The second clause of the will is the only one the construction of which is sought. It is claimed by the respondent that the language of the first clause, just because it contains a bequest of $1000 to the complainant, supports the respondent's contention that under the second clause the complainant received no valid estate or interest in the property of the testator. We cannot see any merit in that claim; and therefore now quote only the second clause, as follows:
The contention of the widow is that by the first part of that clause, including all of it except the last sentence, she is given an absolute title to the residue of the estate, both real and personal; and that the last sentence, purporting to provide that on the death of the widow the remainder shall become the property of the daughter, is repugnant to the first part of the clause and is therefore null and void.
There is no doubt, and indeed the daughter admits, that the doctrine of repugnancy is in force in this state.

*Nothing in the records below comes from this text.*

`src/rtl/bram_write_sequencer_if.sv`:
```
// Control and status bundle between a capture controller and the BRAM write sequencer.
// The sequencer takes the slave view; whoever drives restart/abort/config takes the master view.
interface bram_write_sequencer_if #(
    parameter int ADDR_WIDTH = 13,
    parameter int NPER_WIDTH = 16
);
    logic                  restart;
    logic                  abort;
    logic                  continuous;
    logic [NPER_WIDTH-1:0] n_periods;
    logic [ADDR_WIDTH-1:0] count_max;
    logic [ADDR_WIDTH-1:0] address;

    logic                  wen;
    logic [ADDR_WIDTH-1:0] count;
    logic [NPER_WIDTH-1:0] period_idx;
    logic                  first;
    logic                  init;
    logic                  done;
    logic                  busy;

    modport master (
        output restart, abort, continuous, n_periods, count_max, address,
        input  wen, count, period_idx, first, init, done, busy
    );

    modport slave (
        input  restart, abort, continuous, n_periods, count_max, address,
        output wen, count, period_idx, first, init, done, busy
    );
endinterface

```
`src/rtl/bram_write_sequencer.sv`:
```
// Generates BRAM write enable/address for blocks of periods, synchronised to a free-running address.
// Config is captured on restart; all outputs come straight from registers.
module bram_write_sequencer #(
    parameter int ADDR_WIDTH = 13,
    parameter int NPER_WIDTH = 16,
    parameter int INIT_LEAD  = 2
) (
    input  logic                   clk,
    input  logic                   rst,
    bram_write_sequencer_if.slave  bus
);
    typedef enum logic [1:0] {IDLE, ARM, RUN} state_t;

    localparam logic [ADDR_WIDTH-1:0] LEAD = ADDR_WIDTH'(INIT_LEAD);

    state_t                state;
    logic [ADDR_WIDTH-1:0] cm_reg;
    logic [NPER_WIDTH-1:0] np_reg;
    logic                  cont_reg;

    logic                  lead_ok;
    logic [ADDR_WIDTH-1:0] init_pt;
    logic [ADDR_WIDTH-1:0] count_inc;
    logic                  last_addr;
    logic                  last_period;
    logic                  init_next;
    logic                  init_zero;

    // init is registered, so it is decided from the count value about to be loaded.
    assign lead_ok     = (cm_reg >= LEAD);
    assign init_pt     = cm_reg - LEAD;
    assign count_inc   = bus.count + ADDR_WIDTH'(1);
    assign last_addr   = (bus.count == cm_reg);
    assign last_period = (bus.period_idx == np_reg - NPER_WIDTH'(1));
    assign init_next   = lead_ok && (count_inc == init_pt);
    assign init_zero   = lead_ok && (init_pt == '0);

    always_ff @(posedge clk) begin
        if (rst) begin
            state          <= IDLE;
            cm_reg         <= '0;
            np_reg         <= NPER_WIDTH'(1);
            cont_reg       <= 1'b0;
            bus.wen        <= 1'b0;
            bus.count      <= '0;
            bus.period_idx <= '0;
            bus.first      <= 1'b0;
            bus.init       <= 1'b0;
            bus.done       <= 1'b0;
            bus.busy       <= 1'b0;
        end else if (bus.abort) begin
            state     <= IDLE;
            bus.wen   <= 1'b0;
            bus.first <= 1'b0;
            bus.init  <= 1'b0;
            bus.done  <= 1'b0;
            bus.busy  <= 1'b0;
        end else if (bus.restart) begin
            state          <= ARM;
            cm_reg         <= bus.count_max;
            np_reg         <= (bus.n_periods == '0) ? NPER_WIDTH'(1) : bus.n_periods;
            cont_reg       <= bus.continuous;
            bus.wen        <= 1'b0;
            bus.count      <= '0;
            bus.period_idx <= '0;
            bus.first      <= 1'b0;
            bus.init       <= 1'b0;
            bus.done       <= 1'b0;
            bus.busy       <= 1'b1;
        end else begin
            bus.done <= 1'b0;
            case (state)
                IDLE: ;
                ARM: begin
                    if (bus.address == cm_reg) begin
                        state          <= RUN;
                        bus.wen        <= 1'b1;
                        bus.count      <= '0;
                        bus.period_idx <= '0;
                        bus.first      <= 1'b1;
                        bus.init       <= init_zero;
                    end
                end
                RUN: begin
                    if (!last_addr) begin
                        bus.count <= count_inc;
                        bus.init  <= init_next;
                    end else if (!last_period) begin
                        bus.count      <= '0;
                        bus.period_idx <= bus.period_idx + NPER_WIDTH'(1);
                        bus.first      <= 1'b0;
                        bus.init       <= init_zero;
                    end else begin
                        bus.done <= 1'b1;
                        if (cont_reg) begin
                            bus.count      <= '0;
                            bus.period_idx <= '0;
                            bus.first      <= 1'b1;
                            bus.init       <= init_zero;
                        end else begin
                            // count stays parked on the last address of the block
                            state     <= IDLE;
                            bus.wen   <= 1'b0;
                            bus.first <= 1'b0;
                            bus.init  <= 1'b0;
                            bus.busy  <= 1'b0;
                        end
                    end
                end
                default: state <= IDLE;
            endcase
        end
    end
endmodule

```
`src/flat_wrapper.sv`:
```
// flat-port wrapper written by rule: the top's interface ports become plain ports
module bram_write_sequencer_flat 
#(
    parameter int ADDR_WIDTH = 13,
    parameter int NPER_WIDTH = 16,
    parameter int INIT_LEAD  = 2
)
  (clk, rst, bus_restart, bus_abort, bus_continuous, bus_n_periods, bus_count_max, bus_address, bus_wen, bus_count, bus_period_idx, bus_first, bus_init, bus_done, bus_busy);
  bram_write_sequencer_if #(.ADDR_WIDTH(ADDR_WIDTH), .NPER_WIDTH(NPER_WIDTH)) bus_i ();
  input  logic clk;
  input  logic rst;
  input wire logic [$bits(bus_i.restart)-1:0] bus_restart;
  input wire logic [$bits(bus_i.abort)-1:0] bus_abort;
  input wire logic [$bits(bus_i.continuous)-1:0] bus_continuous;
  input wire logic [$bits(bus_i.n_periods)-1:0] bus_n_periods;
  input wire logic [$bits(bus_i.count_max)-1:0] bus_count_max;
  input wire logic [$bits(bus_i.address)-1:0] bus_address;
  output wire logic [$bits(bus_i.wen)-1:0] bus_wen;
  output wire logic [$bits(bus_i.count)-1:0] bus_count;
  output wire logic [$bits(bus_i.period_idx)-1:0] bus_period_idx;
  output wire logic [$bits(bus_i.first)-1:0] bus_first;
  output wire logic [$bits(bus_i.init)-1:0] bus_init;
  output wire logic [$bits(bus_i.done)-1:0] bus_done;
  output wire logic [$bits(bus_i.busy)-1:0] bus_busy;
  assign bus_i.restart = bus_restart;
  assign bus_i.abort = bus_abort;
  assign bus_i.continuous = bus_continuous;
  assign bus_i.n_periods = bus_n_periods;
  assign bus_i.count_max = bus_count_max;
  assign bus_i.address = bus_address;
  assign bus_wen = bus_i.wen;
  assign bus_count = bus_i.count;
  assign bus_period_idx = bus_i.period_idx;
  assign bus_first = bus_i.first;
  assign bus_init = bus_i.init;
  assign bus_done = bus_i.done;
  assign bus_busy = bus_i.busy;
  bram_write_sequencer #(.ADDR_WIDTH(ADDR_WIDTH), .NPER_WIDTH(NPER_WIDTH), .INIT_LEAD(INIT_LEAD)) u_core (.clk(clk), .rst(rst), .bus(bus_i));
endmodule
```
==> config.mk <==
export PLATFORM = sky130hd
export DESIGN_NAME = basket_update_sequencer_flat
export DESIGN_NICKNAME = d
export VERILOG_FILES = /design/src/rtl/basket_update_sequencer_if.sv /design/src/rtl/basket_update_sequencer.sv /design/src/flat_wrapper.sv
export SDC_FILE = /design/constraint.sdc
export NUM_CORES = 1
export LEC_CHECK = 0
export BUFFER_PORTS_ARGS = -buffer_cell sky130_fd_sc_hd__buf_2
export CORE_AREA = 3 3 115 117
export DETAILED_ROUTE_END_ITERATION = 10
export DIE_AREA = 0 0 118 120
export GPL_TIMING_DRIVEN = 0
export PLACE_DENSITY_LB_ADDON = 0.05
export SLEW_MARGIN = 20
export SYNTH_ARGS = -nofsm -noshare
export SYNTH_HDL_FRONTEND = slang
export SYNTH_SLANG_ARGS = --single-unit
==> constraint.sdc <==
create_clock -name CLOCK_50 -period 5.22 [get_ports CLOCK_50]
set_input_delay 0.522 -clock CLOCK_50 [delete_from_list [all_inputs] [get_ports CLOCK_50]]
set_output_delay 0.522 -clock CLOCK_50 [all_outputs]
set_load 0.05 [all_outputs]
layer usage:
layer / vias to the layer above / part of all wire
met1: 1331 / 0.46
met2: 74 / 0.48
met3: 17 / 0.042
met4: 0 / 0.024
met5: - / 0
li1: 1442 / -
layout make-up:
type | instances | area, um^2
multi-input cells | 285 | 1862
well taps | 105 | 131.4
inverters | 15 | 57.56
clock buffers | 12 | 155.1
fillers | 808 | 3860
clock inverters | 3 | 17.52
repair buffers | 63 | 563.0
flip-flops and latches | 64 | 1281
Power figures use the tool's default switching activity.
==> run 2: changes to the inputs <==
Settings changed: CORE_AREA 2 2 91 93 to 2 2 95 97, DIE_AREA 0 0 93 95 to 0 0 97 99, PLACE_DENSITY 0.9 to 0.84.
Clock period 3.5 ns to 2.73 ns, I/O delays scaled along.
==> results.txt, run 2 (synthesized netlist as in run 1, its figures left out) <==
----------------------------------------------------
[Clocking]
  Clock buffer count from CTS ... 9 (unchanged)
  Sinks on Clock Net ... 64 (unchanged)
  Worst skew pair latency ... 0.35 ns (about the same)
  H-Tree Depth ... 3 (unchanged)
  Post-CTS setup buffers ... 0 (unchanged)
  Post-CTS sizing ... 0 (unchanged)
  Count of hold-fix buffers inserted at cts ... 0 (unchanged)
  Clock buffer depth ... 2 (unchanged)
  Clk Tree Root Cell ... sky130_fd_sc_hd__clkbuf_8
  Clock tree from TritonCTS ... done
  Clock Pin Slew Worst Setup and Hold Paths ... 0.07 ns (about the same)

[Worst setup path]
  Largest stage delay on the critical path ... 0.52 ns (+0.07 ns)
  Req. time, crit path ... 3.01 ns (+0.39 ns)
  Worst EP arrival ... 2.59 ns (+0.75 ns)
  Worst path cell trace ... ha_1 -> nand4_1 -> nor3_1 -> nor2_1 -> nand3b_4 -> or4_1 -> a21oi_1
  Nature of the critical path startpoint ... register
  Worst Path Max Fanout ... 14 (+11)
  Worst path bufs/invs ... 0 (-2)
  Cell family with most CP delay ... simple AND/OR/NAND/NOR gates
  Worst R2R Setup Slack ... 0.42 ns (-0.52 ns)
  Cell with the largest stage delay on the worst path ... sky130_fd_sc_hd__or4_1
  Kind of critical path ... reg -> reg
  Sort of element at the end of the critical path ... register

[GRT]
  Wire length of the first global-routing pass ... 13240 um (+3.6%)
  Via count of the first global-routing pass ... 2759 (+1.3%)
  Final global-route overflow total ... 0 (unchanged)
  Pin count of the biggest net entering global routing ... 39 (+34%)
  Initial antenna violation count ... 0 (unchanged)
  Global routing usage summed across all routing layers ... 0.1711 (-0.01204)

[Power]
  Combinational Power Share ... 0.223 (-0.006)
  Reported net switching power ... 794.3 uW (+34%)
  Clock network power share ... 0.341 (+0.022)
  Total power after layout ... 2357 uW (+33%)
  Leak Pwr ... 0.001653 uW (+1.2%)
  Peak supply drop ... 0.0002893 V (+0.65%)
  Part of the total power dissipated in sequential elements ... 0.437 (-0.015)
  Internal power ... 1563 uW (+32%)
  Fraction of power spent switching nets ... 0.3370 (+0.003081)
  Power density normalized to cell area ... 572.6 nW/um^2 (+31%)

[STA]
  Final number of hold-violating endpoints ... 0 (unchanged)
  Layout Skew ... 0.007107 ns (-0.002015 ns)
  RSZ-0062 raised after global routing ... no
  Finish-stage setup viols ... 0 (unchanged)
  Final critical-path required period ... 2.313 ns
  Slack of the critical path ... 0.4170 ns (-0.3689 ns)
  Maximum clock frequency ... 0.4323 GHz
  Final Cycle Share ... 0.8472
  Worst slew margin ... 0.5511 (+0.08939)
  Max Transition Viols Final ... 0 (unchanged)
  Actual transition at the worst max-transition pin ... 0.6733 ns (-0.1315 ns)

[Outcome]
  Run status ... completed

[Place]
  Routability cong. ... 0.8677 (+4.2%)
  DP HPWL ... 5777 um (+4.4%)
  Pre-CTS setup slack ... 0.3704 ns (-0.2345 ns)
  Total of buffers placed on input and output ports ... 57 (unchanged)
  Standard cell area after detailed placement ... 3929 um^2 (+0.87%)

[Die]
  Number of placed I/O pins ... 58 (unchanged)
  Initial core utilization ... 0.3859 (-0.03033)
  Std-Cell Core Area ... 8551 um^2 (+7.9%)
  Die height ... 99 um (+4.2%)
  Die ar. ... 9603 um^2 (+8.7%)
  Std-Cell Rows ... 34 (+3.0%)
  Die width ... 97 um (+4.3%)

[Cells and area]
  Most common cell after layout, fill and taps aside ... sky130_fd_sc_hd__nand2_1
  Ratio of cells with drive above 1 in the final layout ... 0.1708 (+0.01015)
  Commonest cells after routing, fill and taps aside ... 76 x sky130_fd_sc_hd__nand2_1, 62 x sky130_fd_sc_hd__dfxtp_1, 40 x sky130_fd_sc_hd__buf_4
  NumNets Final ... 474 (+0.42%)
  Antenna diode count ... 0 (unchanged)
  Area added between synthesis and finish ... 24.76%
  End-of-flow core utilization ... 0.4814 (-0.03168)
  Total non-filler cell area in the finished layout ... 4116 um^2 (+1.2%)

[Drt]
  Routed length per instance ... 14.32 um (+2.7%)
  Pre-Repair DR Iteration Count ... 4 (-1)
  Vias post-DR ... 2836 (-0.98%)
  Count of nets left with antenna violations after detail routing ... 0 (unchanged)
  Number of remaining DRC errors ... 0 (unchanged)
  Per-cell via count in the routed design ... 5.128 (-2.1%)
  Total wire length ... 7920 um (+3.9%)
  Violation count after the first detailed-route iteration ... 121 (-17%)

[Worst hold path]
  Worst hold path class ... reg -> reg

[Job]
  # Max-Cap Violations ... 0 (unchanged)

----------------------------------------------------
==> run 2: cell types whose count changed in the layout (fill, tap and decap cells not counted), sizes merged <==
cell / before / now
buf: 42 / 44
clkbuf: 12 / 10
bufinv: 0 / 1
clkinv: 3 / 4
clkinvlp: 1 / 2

But she contends that as there are no words of inheritance or of absolute gift in the former part of the clause, and as it is quite reasonable and involves no inconsistency, when the whole clause is read together, to construe the first part as giving the widow only a life estate in the residuary real and personal property, coupled with very broad powers of control, sale, use and consumption, there is no repugnancy between the two parts of the clause.
Therefore, the daughter contends, there is no reason in law why the daughter should not have the right, under the second part, to receive, on the widow's death, any and all of the property, given to the widow for life under the first part of the clause, which may then remain unconsumed by the latter in the exercise of the powers of use and consumption given her, and in whatever form it may then be in consequence of the exercise by the widow of her powers of control, sale, etc. In our opinion, these contentions of the daughter...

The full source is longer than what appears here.